1999 JBMO Problems/Problem 4

Problem 4

Let $ABC$ be a triangle with $AB=AC$. Also, let $D\in[BC]$ be a point such that $BC>BD>DC>0$, and let $\mathcal{C}_1,\mathcal{C}_2$ be the circumcircles of the triangles $ABD$ and $ADC$ respectively. Let $BB'$ and $CC'$ be diameters in the two circles, and let $M$ be the midpoint of $B'C'$. Prove that the area of the triangle $MBC$ is constant (i.e. it does not depend on the choice of the point $D$).


Solution

Its easy to see that $B'$, $C'$, $D$ are collinear (since $\angle B'DC = \angle C'DC = 90^\circ$). Applying the sine rule in triangle $ABC$, we get \[\frac{\sin BAD  }{ \sin CAD} = \frac{BD }{ DC}.\] Since $BAB'D$ and $CC'AD$ are cyclic quadrilaterals, $\angle BAD \angle BB'D$ and $\angle CAD = \angle CC'D.$ So, \[\frac{\sin(BB'D)}{\sin(CC'D)} = \frac{BD}{DC}\] and \[\frac{BD}{\sin BB'D} = \frac{DC }{ \sin CC'D}.\] Thus, $BB' = CC'$ (the circumcircles $\mathcal{C}_1,\mathcal{C}_2$ are congruent).

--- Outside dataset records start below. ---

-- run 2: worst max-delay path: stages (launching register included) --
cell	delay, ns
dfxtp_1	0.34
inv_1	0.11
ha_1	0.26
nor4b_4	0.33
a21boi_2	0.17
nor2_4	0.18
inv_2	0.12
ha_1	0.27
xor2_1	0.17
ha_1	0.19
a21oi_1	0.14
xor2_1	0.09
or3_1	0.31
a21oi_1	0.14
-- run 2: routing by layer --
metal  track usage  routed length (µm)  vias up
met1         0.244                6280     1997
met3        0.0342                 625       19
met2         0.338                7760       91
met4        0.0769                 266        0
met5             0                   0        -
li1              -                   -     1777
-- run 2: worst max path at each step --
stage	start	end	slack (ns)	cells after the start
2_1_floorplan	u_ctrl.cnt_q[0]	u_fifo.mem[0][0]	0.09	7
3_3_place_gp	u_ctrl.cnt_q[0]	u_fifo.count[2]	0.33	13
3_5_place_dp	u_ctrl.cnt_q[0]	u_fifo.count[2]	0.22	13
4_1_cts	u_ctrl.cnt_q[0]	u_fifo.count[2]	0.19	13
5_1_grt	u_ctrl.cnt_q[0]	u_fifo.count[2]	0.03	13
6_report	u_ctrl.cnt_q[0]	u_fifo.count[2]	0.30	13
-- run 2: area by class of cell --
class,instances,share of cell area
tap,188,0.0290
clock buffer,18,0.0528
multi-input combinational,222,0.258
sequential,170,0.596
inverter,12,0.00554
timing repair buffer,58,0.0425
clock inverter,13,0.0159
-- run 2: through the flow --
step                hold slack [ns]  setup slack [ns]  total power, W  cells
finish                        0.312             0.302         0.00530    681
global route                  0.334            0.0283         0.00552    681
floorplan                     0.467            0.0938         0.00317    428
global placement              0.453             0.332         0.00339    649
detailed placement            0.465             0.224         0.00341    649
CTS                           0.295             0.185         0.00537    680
==> src/rtl/fuse_burn_pkg.sv <==
package fuse_burn_pkg;
  localparam logic [15:0] CFG_PGM = 16'h5A5A;
  localparam logic [15:0] CFG_RD  = 16'h5AA5;
  localparam logic [1:0]  CMD_PGM = 2'h2;
  localparam logic [1:0]  CMD_RD  = 2'h1;

  typedef enum logic [3:0] {
    S_IDLE, S_SELECT, S_CLEAR, S_LOAD, S_PCFG, S_PCMD, S_PWAIT,
    S_RCFG, S_RCMD, S_RWAIT, S_CHECK, S_DECIDE, S_NEXT, S_FINISH
  } seqState_t;

  typedef struct packed {
    logic initRun;
    logic loadBlk;
    logic idxClr;
    logic idxInc;
    logic toutClr;
    logic toutInc;
    logic toutFail;
    logic mismClr;
    logic cmpEn;
    logic retry;
    logic commit;
    logic blkDec;
    logic loadPhase;
  } strobe_t;
endpackage

==> src/rtl/fuse_burn_ctrl.sv <==
module fuse_burn_ctrl
  import fuse_burn_pkg::*;
(
  input  logic        clk,
  input  logic        rstN,
  input  logic        start,
  input  logic        stageZero,
  input  logic        failedAny,
  input  logic        lastWord,
  input  logic        cmdIdle,
  input  logic        timedOut,
  input  logic        badAttempt,
  input  logic        triesLeft,
  input  logic        blkIsZero,
  output strobe_t     st,
  output logic        busy,
  output logic        done,
  output logic        cfgWe,
  output logic [15:0] cfgData,
  output logic        cmdWe,
  output logic [1:0]  cmdData,
  output logic        progWe
);
  seqState_t state, nxt;

  always_ff @(posedge clk) begin
    if (!rstN) state <= S_IDLE;
    else       state <= nxt;
  end

  assign busy = (state != S_IDLE);
  assign done = (state == S_FINISH);

  always_comb begin
    st      = '0;
    nxt     = state;
    cfgWe   = 1'b0;
    cfgData = '0;
    cmdWe   = 1'b0;
    cmdData = '0;
    progWe  = 1'b0;
    unique case (state)
      S_IDLE: if (start) begin
        st.initRun = 1'b1;
        nxt = S_SELECT;
      end
      S_SELECT: begin
        if (failedAny || stageZero) nxt = S_NEXT;
        else begin
          st.loadBlk = 1'b1;
          st.idxClr  = 1'b1;
          nxt = S_CLEAR;
        end
      end
      S_CLEAR: begin
        progWe = 1'b1;
        if (lastWord) begin st.idxClr = 1'b1; nxt = S_LOAD; end
        else st.idxInc = 1'b1;
      end
      S_LOAD: begin
        progWe = 1'b1;
        st.loadPhase = 1'b1;
        if (lastWord) begin st.idxClr = 1'b1; nxt = S_PCFG; end
        else st.idxInc = 1'b1;
      end
      S_PCFG: begin
        cfgWe = 1'b1; cfgData = CFG_PGM; nxt = S_PCMD;
      end
      S_PCMD: begin
        cmdWe = 1'b1; cmdData = CMD_PGM; st.toutClr = 1'b1; nxt = S_PWAIT;
      end
      S_PWAIT: begin
        if (cmdIdle) nxt = S_RCFG;
        else if (timedOut) begin st.toutFail = 1'b1; nxt = S_FINISH; end
        else st.toutInc = 1'b1;
      end
      S_RCFG: begin
        cfgWe = 1'b1; cfgData = CFG_RD; nxt = S_RCMD;
      end
      S_RCMD: begin
        cmdWe = 1'b1; cmdData = CMD_RD; st.toutClr = 1'b1; nxt = S_RWAIT;
      end
      S_RWAIT: begin
        if (cmdIdle) begin
          st.idxClr = 1'b1; st.mismClr = 1'b1; nxt = S_CHECK;
        end else if (timedOut) begin st.toutFail = 1'b1; nxt = S_FINISH; end
        else st.toutInc = 1'b1;
      end
      S_CHECK: begin
        st.cmpEn = 1'b1;
        if (lastWord) nxt = S_DECIDE;
        else st.idxInc = 1'b1;
      end
      S_DECIDE: begin
        if (badAttempt && triesLeft) begin
          st.retry = 1'b1; st.idxClr = 1'b1; nxt = S_CLEAR;
        end else begin
          st.commit = 1'b1; nxt = S_NEXT;
        end
      end
      S_NEXT: begin
        if (blkIsZero) nxt = S_FINISH;
        else begin st.blkDec = 1'b1; nxt = S_SELECT; end
      end
      S_FINISH: nxt = S_IDLE;
      default:  nxt = S_IDLE;
    endcase
  end
endmodule

==> src/rtl/fuse_burn_dp.sv <==
module fuse_burn_dp
  import fuse_burn_pkg::*;
#(
  parameter int NB        = 4,
  parameter int WPB       = 4,
  parameter int WW        = 8,
  parameter int MAX_TRIES = 3,
  parameter int TIMEOUT   = 64,
  localparam int BW  = $clog2(NB),
  localparam int IW  = $clog2(WPB),
  localparam int AW  = $clog2(MAX_TRIES + 1),
  localparam int TW  = $clog2(TIMEOUT + 1),
  localparam int BLK_BITS = WPB * WW
)(
  input  logic                 clk,
  input  logic                 rstN,
  input  strobe_t              st,
  input  logic [NB*BLK_BITS-1:0] stageData,
  input  logic [WW-1:0]        rdData,
  input  logic [4*(NB-1)-1:0]  decWarn,
  input  logic [1:0]           cmdRdata,
  output logic                 stageZero,
  output logic                 failedAny,
  output logic                 lastWord,
  output logic                 cmdIdle,
  output logic                 timedOut,
  output logic                 badAttempt,
  output logic                 triesLeft,
  output logic                 blkIsZero,
  output logic [BW-1:0]        blkSel,
  output logic [IW-1:0]        wordIdx,
  output logic [WW-1:0]        progData,
  output logic                 warnAny
);
  logic [BW-1:0]  blk;
  logic [IW-1:0]  idx;
  logic [AW-1:0]  attempt;
  logic [TW-1:0]  toutCnt;
  logic           mism, errBefore, curErr, newErr;
  logic [WW-1:0]  backup [WPB];
  logic [BLK_BITS-1:0] curStage;

  assign curStage  = stageData[blk*BLK_BITS +: BLK_BITS];
  assign stageZero = (curStage == '0);
  assign lastWord  = (idx == IW'(WPB - 1));
  assign cmdIdle   = (cmdRdata == 2'b00);
  assign timedOut  = (toutCnt >= TW'(TIMEOUT));
  assign triesLeft = (attempt < AW'(MAX_TRIES));
  assign blkIsZero = (blk == '0);
  assign blkSel    = blk;
  assign wordIdx   = idx;
  assign progData  = st.loadPhase ? backup[idx] : '0;

  // coding error of the current block: OR of its decode nibble, none for block 0
  always_comb begin
    curErr = 1'b0;
    for (int b = 1; b < NB; b++) begin
      if (blk == BW'(b)) curErr = |decWarn[4*(b-1) +: 4];
    end
  end

  assign newErr     = curErr & ~errBefore;
  assign badAttempt = mism | newErr;

  always_ff @(posedge clk) begin
    if (!rstN) begin
      blk       <= '0;
      idx       <= '0;
      attempt   <= '0;
      toutCnt   <= '0;
      mism      <= 1'b0;
      errBefore <= 1'b0;
      failedAny <= 1'b0;
      warnAny   <= 1'b0;
    end else begin
      if (st.initRun) begin
        blk       <= BW'(NB - 1);
        failedAny <= 1'b0;
        warnAny   <= 1'b0;
      end
      if (st.blkDec) blk <= blk - 1'b1;
      if (st.loadBlk) begin
        attempt   <= AW'(1);
        errBefore <= curErr;
      end
      if (st.retry) attempt <= attempt + 1'b1;
      if (st.idxClr)      idx <= '0;
      else if (st.idxInc) idx <= idx + 1'b1;
      if (st.toutClr)      toutCnt <= '0;
      else if (st.toutInc) toutCnt <= toutCnt + 1'b1;
      if (st.mismClr)                         mism <= 1'b0;
      else if (st.cmpEn && rdData != backup[idx]) mism <= 1'b1;
      if (st.toutFail) failedAny <= 1'b1;
      if (st.commit) begin
        if (mism)   failedAny <= 1'b1;
        if (newErr) warnAny   <= 1'b1;
      end
    end
  end

  for (genvar w = 0; w < WPB; w++) begin : g_backup
    always_ff @(posedge clk) begin
      if (!rstN)           backup[w] <= '0;
      else if (st.loadBlk) backup[w] <= curStage[w*WW +: WW];
    end
  end
endmodule

==> src/rtl/fuse_burn_seq.sv <==
module fuse_burn_seq
  import fuse_burn_pkg::*;
#(
  parameter int NB        = 4,
  parameter int WPB       = 4,
  parameter int WW        = 8,
  parameter int MAX_TRIES = 3,
  parameter int TIMEOUT   = 64,
  localparam int BW = $clog2(NB),
  localparam int IW = $clog2(WPB)
)(
  input  logic                   clk,
  input  logic                   rstN,
  input  logic                   start,
  input  logic [NB*WPB*WW-1:0]   stageData,
  output logic                   busy,
  output logic                   done,
  output logic                   fail,
  output logic                   warn,
  output logic                   cfgWe,
  output logic [15:0]            cfgData,
  output logic                   cmdWe,
  output logic [1:0]             cmdData,
  input  logic [1:0]             cmdRdata,
  output logic                   progWe,
  output logic [BW-1:0]          blkSel,
  output logic [IW-1:0]          wordIdx,
  output logic [WW-1:0]          progData,
  input  logic [WW-1:0]          rdData,
  input  logic [4*(NB-1)-1:0]    decWarn
);
  strobe_t st;
  logic stageZero, failedAny, lastWord, cmdIdle, timedOut;
  logic badAttempt, triesLeft, blkIsZero;

  fuse_burn_ctrl ctrl_i (
    .clk(clk), .rstN(rstN), .start(start),
    .stageZero(stageZero), .failedAny(failedAny), .lastWord(lastWord),
    .cmdIdle(cmdIdle), .timedOut(timedOut), .badAttempt(badAttempt),
    .triesLeft(triesLeft), .blkIsZero(blkIsZero),
    .st(st), .busy(busy), .done(done),
    .cfgWe(cfgWe), .cfgData(cfgData), .cmdWe(cmdWe), .cmdData(cmdData),
    .progWe(progWe)
  );

  fuse_burn_dp #(
    .NB(NB), .WPB(WPB), .WW(WW), .MAX_TRIES(MAX_TRIES), .TIMEOUT(TIMEOUT)
  ) dp_i (
    .clk(clk), .rstN(rstN), .st(st), .stageData(stageData),
    .rdData(rdData), .decWarn(decWarn), .cmdRdata(cmdRdata),
    .stageZero(stageZero), .failedAny(failedAny), .lastWord(lastWord),
    .cmdIdle(cmdIdle), .timedOut(timedOut), .badAttempt(badAttempt),
    .triesLeft(triesLeft), .blkIsZero(blkIsZero),
    .blkSel(blkSel), .wordIdx(wordIdx), .progData(progData),
    .warnAny(warn)
  );

  assign fail = failedAny;
endmodule

==> config.mk <==
export PLATFORM = sky130hd
export DESIGN_NAME = fuse_burn_seq
export DESIGN_NICKNAME = d
export VERILOG_FILES = /design/src/rtl/fuse_burn_pkg.sv /design/src/rtl/fuse_burn_ctrl.sv /design/src/rtl/fuse_burn_dp.sv /design/src/rtl/fuse_burn_seq.sv
export SDC_FILE = /design/constraint.sdc
export NUM_CORES = 1
export LEC_CHECK = 0
export CAP_MARGIN = 15
export CORE_UTILIZATION = 45
export DETAILED_ROUTE_END_ITERATION = 8
export GPL_ROUTABILITY_DRIVEN = 0
export PLACE_DENSITY = 0.85
export SYNTH_ARGS = -nofsm -noshare
export SYNTH_HDL_FRONTEND = slang
export SYNTH_HIERARCHICAL = 1
export SYNTH_SLANG_ARGS = --single-unit
export TNS_END_PERCENT = 30
==> constraint.sdc <==
create_clock -name clk -period 5.4 [get_ports clk]
set_input_delay 1.62 -clock clk [delete_from_list [all_inputs] [get_ports clk]]
set_output_delay 1.62 -clock clk [all_outputs]
set_load 0.02 [all_outputs]
# Word level (Yosys, flattened, before mapping)
# Memories as Yosys holds them, arrays and structs flattened. A register that Yosys moved wholly into a read port is not among the register bits.
# Cells that the tools add are included.
# word_totals
register_bits	21
latch_bits	0
ram_bits	32
romBits	0
input_bits	153
out_inout_bits	37
elab_cells	131
mem_count	1
# memory_table
memory	depth	width	rd	rd_ports_with_merged_regs	write_ports	line	source
dp_i.backup	4	8	1	1	4	fuse_burn_dp.sv:40	logic [WW-1:0] backup [WPB];
# op_classes
addsub	4
multipliers	0
div	0
magnitude_cmp	2
eq_ne	22
shift	1
n_mux	62
bitwise	8
reduce_logical	22
# op_table
operator	count
$shiftx A128 B8 Y32	1
$pmux W4 S13	1
$mux W4	10
$mux W8	5
$mux W1	33
$logic_not A32 Y1	1
$pmux W15 S2	1
$eq A4 B4 Y1 const B	6
$mux W2	10
$eq A4 B3 Y1 const B	4
$reduce_or A2 Y1	7
$reduce_or A4 Y1	3
$eq A4 B2 Y1 const B	2
$ne A8 B8 Y1	1
$add A7 B1 Y7 const B	1
$ge A7 B7 Y1 const B	1
$eq A2 B2 Y1 const B	3
$ne A2 B1 Y1 const B	3
$or A1 B1 Y1	5
$add A2 B1 Y2 const B	2
$eq A4 B1 Y1 const B	1
$logic_not A2 Y1	2
$logic_not A4 Y1	1
$pmux W1 S4	1
other kinds (13)	16

# Longest topological paths before layout
# depth
depth_word	11
mapped_depth	14
ltp_nobuf	12

# Modules after synthesis
# The synthesis kept the hierarchy.
# by_module_without_submodules
mod	n_inst	cells_each	area_per_inst_um2	seq_area_each_um2
fuse_burn_dp	1	246	3233.1	1341.3
fuse_burn_ctrl	1	108	716.9	80.1

# Worst setup path after synthesis
# No wires, ideal clock.
# synth_timing
path_type	in2reg
from	input stageData[38]
to	memory dp_i.backup[0][0] (enable)
setup_time_ns	0.482
arrival_time_ns	3.629
required_time_ns	4.918
setup_slack_ns	1.289
path_stages	8
path_buffers	1
cell_sequence	mux4_1 nor4_1 nand4_1 nor2_1 nor2_1 and3_1 clkbuf_1 nand2b_1
# synth_rtl
element	line	source
from (decl)	fuse_burn_seq.sv:15	input logic [NB*WPB*WW-1:0] stageData,
to (decl)	fuse_burn_dp.sv:40	

==> metrics.txt <==
# TYPE chip_impl_metric gauge
chip_impl_metric{name="pin_count",unit=""} 190
chip_impl_metric{name="number_of_global_route_vias_before_repair",unit=""} 3586
chip_impl_metric{name="numCtsBuffers",unit=""} 5
chip_impl_info{name="hold_path_class",value="reg -> reg"} 1
chip_impl_metric{name="num_antenna_cells",unit=""} 0
chip_impl_metric{name="crit_fanout",unit=""} 37
chip_impl_metric{name="floorplan.initialDensity",unit=""} 0.474
chip_impl_metric{name="fp.dieArea",unit="um^2"} 9160
chip_impl_metric{name="max-vdd-ir-drop",unit="mV"} 0.160
chip_impl_metric{name="area_growth_syn_to_layout",unit="%"} 46.4
chip_impl_metric{name="sequential_share_of_the_synthesized_area",unit=""} 0.360
chip_impl_metric{name="share_of_layout_cells_above_drive_strength_1",unit=""} 0.115
chip_impl_metric{name="cts_max_path_buffers",unit=""} 2
chip_impl_metric{name="cts.repair.resized",unit=""} 0
chip_impl_metric{name="fp.coreArea",unit="um^2"} 8340
chip_impl_info{name="rsz0062_at_grt",value="no"} 1
chip_impl_metric{name="fin_tns_setup",unit="ns"} 0
chip_impl_info{name="cts_tree",value="yes"} 1
chip_impl_metric{name="synth.lib_cells_used.distinct",unit=""} 54
chip_impl_metric{name="power.density_cell_area",unit="nW/um^2"} 285
chip_impl_metric{name="timing.final.crit_period",unit="ns"} 4.45
chip_impl_metric{name="relSlewSlack",unit=""} 0.368
chip_impl_metric{name="drv_slew",unit=""} 0
chip_impl_metric{name="period_share",unit=""} 0.824
chip_impl_metric{name="firstDrtPassIters",unit=""} 5
chip_impl_metric{name="antenna_found_initial",unit=""} 0
chip_impl_metric{name="max_clock_freq",unit="MHz"} 225
chip_impl_metric{name="finClkSkew",unit="ns"} 0.00937
chip_impl_metric{name="finalNetCount",unit=""} 672
chip_impl_info{name="cp-start-kind",value="primary input"} 1
chip_impl_metric{name="postSynthAreaPerCell",unit="um^2"} 11.2
chip_impl_metric{name="finalHoldViolations",unit=""} 0
chip_impl_metric{name="drt-vias-per-instance",unit=""} 5.71
chip_impl_metric{name="vert_die_dim",unit="um"} 95.7
chip_impl_metric{name="stdcell_count",unit=""} 617
chip_impl_info{name="synth-main-ff-cell",value="edfxtp_1"} 1
chip_impl_metric{name="port_buffers",unit=""} 185
chip_impl_metric{name="cp.arrival",unit="ns"} 4.48
chip_impl_metric{name="setup-violations-final",unit=""} 0
chip_impl_metric{name="route.detailed.wl_per_inst",unit="um"} 18.5
chip_impl_metric{name="die_w",unit="um"} 95.7
chip_impl_info{name="crit_type",value="in -> reg"} 1
chip_impl_info{name="clock_tree.root_cell",value="clkbuf_8"} 1
chip_impl_metric{name="hold_buffers",unit=""} 0
chip_impl_metric{name="num-fill-cells",unit=""} 613
chip_impl_info{name="cp-end-kind",value="flip-flop"} 1
chip_impl_metric{name="clock_sink_count",unit=""} 55
chip_impl_metric{name="overflow_left_after_global_routing",unit=""} 0
chip_impl_info{name="outcome",value="completed"} 1
chip_impl_metric{name="number_of_flops_mapped_to_enable_cells_by_yosys",unit=""} 32
chip_impl_metric{name="first_iter_violations",unit=""} 239
chip_impl_metric{name="crit_required",unit="ns"} 5.43
chip_impl_metric{name="ys_async_sr_fraction",unit=""} 0
chip_impl_metric{name="yosys_register_bits",unit=""} 55
chip_impl_metric{name="final_core_util",unit=""} 0.694
chip_impl_metric{name="rows",unit=""} 33
chip_impl_metric{name="worst_setup_hold_path_clk_slew",unit="ns"} 0.09
chip_impl_metric{name="static-leakage-power",unit="uW"} 0.00214
chip_impl_metric{name="wire_length_of_the_first_global_routing_pass",unit="um"} 18100
chip_impl_metric{name="timing_worst_slew_pin_value",unit="ns"} 0.949
chip_impl_metric{name="detailed_place_hpwl",unit="um"} 9370
chip_impl_metric{name="warnings_from_yosys",unit=""} 6
chip_impl_metric{name="wl",unit="um"} 11400
chip_impl_metric{name="syn_inst",unit=""} 354
chip_impl_metric{name="antenna_violating_nets_post_route",unit=""} 0
chip_impl_metric{name="route.detailed.drc",unit=""} 0
chip_impl_metric{name="place.detailed.instances",unit=""} 609
chip_impl_metric{name="number_of_setup_buffers_added_after_cts",unit=""} 0
chip_impl_metric{name="mappedNetlistArea",unit="um^2"} 3950
chip_impl_metric{name="grt_start_max_net_pins",unit=""} 38
chip_impl_metric{name="cts.htree.levels",unit=""} 2
chip_impl_metric{name="max-cap-violations",unit=""} 0
chip_impl_metric{name="detailroute.via_count",unit=""} 3524
chip_impl_metric{name="clock_latency",unit="ns"} 0.31
chip_impl_metric{name="grt.total_usage",unit=""} 0.265
report_power, final:
part	switching [uW]	total (uW)	internal, uW
combinational	345	762	417
sequential	101	656	555
clock	135	228	93.1
total	581	1650	1070
layer usage:
metal  wire [um]  track usage  part of all wire
met2        5890        0.474              0.52
met4         220       0.0684             0.019
met1        4410        0.321              0.39
met5           0            0                 0
met3         871       0.0585             0.076
through the flow:
stage                     setup WS, ns  cell area (um^2)  hold WS [ns]  total power, uW
after detailed placement         0.732              5690         0.478             1420
final                            0.951              5780         0.487             1650
after global routing             0.909              5780         0.513             1740
after CTS                         1.06              5780         0.492             1650
after global placement           0.787              5690         0.454             1400
after floorplan                   1.29              3960         0.436             1170
registers in the layout, indices dropped and copies added (netlist names), named ones only:
register	flops
dp_i/backup	32
dp_i/failedAny	1
dp_i/attempt	2
dp_i/wordIdx	2
dp_i/warnAny	1
dp_i/mism	1
ctrl_i/state	4
dp_i/toutCnt	7
dp_i/errBefore	1
dp_i/blkSel	2
final timing paths:
path	start	to	slack [ns]	cells after the start
max	stageData[19]	dp_i/backup[0][1]	0.95	9
min	dp_i/mism	dp_i/mism	0.49	2
max reg2reg	dp_i/blkSel[0]	dp_i/backup[0][1]	1.36	9
min reg2reg	dp_i/mism	dp_i/mism	0.49	2
placed cells by master (no fill, tap or decap), types with 2 or more instances in the layout:
cell and n:
nor3b_1 2, nand2_1 23, and3_1 34, conb_1 4
a21oi_1 11, mux4_1 2, clkdlybuf4s50_1 185, nand4_1 8
xor2_1 4, and2_1 8, o21ai_1 3, nor2_1 25
ha_1 8, o21a_1 2, xnor2_1 10, o41ai_1 2
nor4_1 9, edfxtp_1 32, buf_4 5, or3_1 2
o21ai_0 6, nor2b_1 6, clkbuf_8 5, nor3_1 11
nand2b_1 6, dfxtp_1 22, mux4_2 38, a32oi_1 2
inv_1 9, mux2i_1 2, o311a_1 2
critical path, stage by stage:
cell and delay (ns):
clkdlybuf4s50_1 0.41, mux4_2 0.53, nor4_1 0.43, nand4_1 0.14, nor2_1 0.18, nor2_1 0.10, and3_1 0.47, nand2b_1 0.30
buf_4 0.28
cells by family after synthesis:
group | after synthesis | share of synthesized area
compound gates | 39 | 0.0659
xor+xnor | 14 | 0.0310
fa+ha+maj | 8 | 0.0253
buf+inv | 53 | 0.0830
flops | 55 | 0.360
mux | 42 | 0.235
other cells | 1 | 0.000949
simple gates | 142 | 0.199
cells in the mapped netlist (all sizes together) (9+ instances only):
library cell	number	share of area
a21oi	11	0.014
and3	34	0.054
buf	30	0.061
clkbuf	13	0.012
dfxtp	23	0.12
edfxtp	32	0.24
inv	10	0.0095
mux4	40	0.23
nand2	24	0.025
nor2	26	0.025
nor3	11	0.014
nor4	10	0.017
o21ai	9	0.011
xnor2	10	0.022
area by class of cell:
| type | instances | area [um^2] | area share |
|---|---|---|---|
| clock buffer | 5 | 68.8 | 0.0119 |
| clock inverter | 3 | 22.5 | 0.00389 |
| inverter | 10 | 37.5 | 0.00649 |
| multi-input combinational | 249 | 2210 | 0.382 |
| sequential | 55 | 1420 | 0.246 |
| tap | 105 | 131 | 0.0227 |
| timing repair buffer | 190 | 1890 | 0.327 |
Power figures use the tool's default switching activity.
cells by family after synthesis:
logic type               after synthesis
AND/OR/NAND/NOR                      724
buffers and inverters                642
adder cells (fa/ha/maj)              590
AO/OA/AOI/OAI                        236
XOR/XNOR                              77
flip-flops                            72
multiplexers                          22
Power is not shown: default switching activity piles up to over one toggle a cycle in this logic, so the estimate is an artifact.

From right triangles $BB'A$ and $CC'A$, we have \[AC'^{2} = CC'^{2} - AC^{2} = BB'^{2} - AB^{2} = AB'^{2}.\] So, $AC' = AB'.$ Since $M$ is the midpoint of $B'C'$, $AM$ is perpendicular to $B'C'$ and hence $AM$ is parallel to $BC$. So area of $[MBC] = [ABC]$ and hence is independent of position of $D$ on $BC$.